I realize in the new system I take care of, that all the Windows wineventlogs are being streamed to Splunk via Cribl, and it seems that the data comes cooked.
Is data always "cooked" when passing through Cribl? Specifically, if the logs are coming from a Windows Universal Forwarder (UF) and passing through Cribl before hitting the Indexers, does Cribl inherently "cook" the data, or is this a configuration choice within the Cribl Pipeline?
How do I maintain control over field extractions? In a traditional setup, we rely heavily on the Splunk Add-on for Microsoft Windows (Windows TA) for index-time and search-time extractions. If the data is being transformed in Cribl, does that bypass the TA’s logic?
It depends. Cribl can handle outputting to Splunk in one of several ways.
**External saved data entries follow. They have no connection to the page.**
==> src/rtl/char_banner_seq_table.sv <==
// Combinational banner text ROM: four fixed 16-character banners, column 0
// is the leftmost character.
module banner_text_table
   import char_banner_seq_pkg::*;
(
   input  logic [1:0] i_msg,
   input  logic [3:0] i_col,
   output logic [6:0] o_code
);

   localparam logic [127:0] TXT_START    = "START       GAME";
   localparam logic [127:0] TXT_BLUE_WIN = "BLUE PLAYER WINS";
   localparam logic [127:0] TXT_RED_WIN  = " RED PLAYER WINS";
   localparam logic [127:0] TXT_PAUSED   = "     PAUSED     ";

   logic [127:0] w_line;

   always_comb begin
      case (i_msg)
         MSG_START:    w_line = TXT_START;
         MSG_BLUE_WIN: w_line = TXT_BLUE_WIN;
         MSG_RED_WIN:  w_line = TXT_RED_WIN;
         default:      w_line = TXT_PAUSED;
      endcase
   end

   // String literals put column 0 in the top byte, so byte index = 15 - col.
   assign o_code = w_line[{~i_col, 3'b000} +: 7];

endmodule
It can do raw event to /services/collector/raw - this way the event is ingested as raw and goes through all normal event processing except line breaking IIRC
It can do HEC to /services/collector/event - this way the event goes directly into typingQueue (I'm not sure if you can tell Cribl to use the ?auto_extract_timestamp=true parameter to push the events earlier in the pipeline.
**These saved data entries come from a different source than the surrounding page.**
### config.mk
export PLATFORM = sky130hd
export DESIGN_NAME = manchester_decoder
export DESIGN_NICKNAME = d
export VERILOG_FILES = /design/src/rtl/manchester_decoder.sv
export SDC_FILE = /design/constraint.sdc
export NUM_CORES = 1
export LEC_CHECK = 0
export ABC_CLOCK_PERIOD_IN_PS = 2100
export CORE_UTILIZATION = 50
export DETAILED_ROUTE_END_ITERATION = 8
export PLACE_DENSITY = 0.83
export SLEW_MARGIN = 20
export SYNTH_ARGS = -nofsm -noshare
export SYNTH_HDL_FRONTEND = slang
export SYNTH_SLANG_ARGS = --single-unit
### constraint.sdc
create_clock -name clk -period 2.1 [get_ports clk]
set_clock_uncertainty 0.15 [all_clocks]
set_input_delay 0.21 -clock clk [delete_from_list [all_inputs] [get_ports clk]]
set_output_delay 0.21 -clock clk [all_outputs]
set_load 0.01 [all_outputs]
And it can do s2s (either directly or over HTTP via /services/collector/s2s) in which case it sends data as cooked and parsed (not just cooked!).
Anyway, it has nothing to do with search-time extractions. Search-time extractions happen - as the name says - during searching so it doesn't matter how the data was ingested (unless they rely on something that should have happened during indexing, like sourcetype rewrite).
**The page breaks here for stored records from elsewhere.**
$ cat config.mk
export PLATFORM = sky130hd
export DESIGN_NAME = proximity_alarm
export DESIGN_NICKNAME = d
export VERILOG_FILES = /design/src/rtl/proximity_alarm.sv
export SDC_FILE = /design/constraint.sdc
export NUM_CORES = 1
export LEC_CHECK = 0
export BUFFER_PORTS_ARGS = -buffer_cell sky130_fd_sc_hd__buf_2
export CELL_PAD_IN_SITES_DETAIL_PLACEMENT = 1
export CELL_PAD_IN_SITES_GLOBAL_PLACEMENT = 1
export CORE_ASPECT_RATIO = 2
export CORE_UTILIZATION = 49
export CTS_BUF_LIST = sky130_fd_sc_hd__clkbuf_16
export CTS_CLUSTER_SIZE = 10
export DETAILED_ROUTE_END_ITERATION = 6
export GPL_TIMING_DRIVEN = 0
export HOLD_SLACK_MARGIN = 0.03
export PLACE_DENSITY = 0.79
export RECOVER_POWER = 25
export REMOVE_ABC_BUFFERS = 1
export SETUP_SLACK_MARGIN = 0.3
export SLEW_MARGIN = 20
export SYNTH_ARGS = -nofsm -noshare
export SYNTH_HDL_FRONTEND = slang
export SYNTH_SLANG_ARGS = --single-unit
$ cat constraint.sdc
create_clock -name CLOCK_50 -period 5.2 [get_ports CLOCK_50]
set_clock_uncertainty 0.15 [all_clocks]
set_input_delay 1.04 -clock CLOCK_50 [delete_from_list [all_inputs] [get_ports CLOCK_50]]
set_output_delay 1.04 -clock CLOCK_50 [all_outputs]
set_load 0.005 [all_outputs]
Thank you @PickleRick, I'm completely new to Cribl, and I'm in charge of this system that utilizes it. How can I figure out how Cribl interacts with Splunk? most likely, directly to the indexers.
Do you mean that you want to check how your specific setup is configured? You have to check your pipelines or whatever they are called in Cribl (I don't remember; I don't use Cribl on a daily basis) and see for yourself.
If Cribl is sending to the HEC event endpoint then the data is treated as cooked by Splunk and index-time props will be skipped. If the data is sent to the raw endpoint then it is uncooked and normal pipeline processing applies.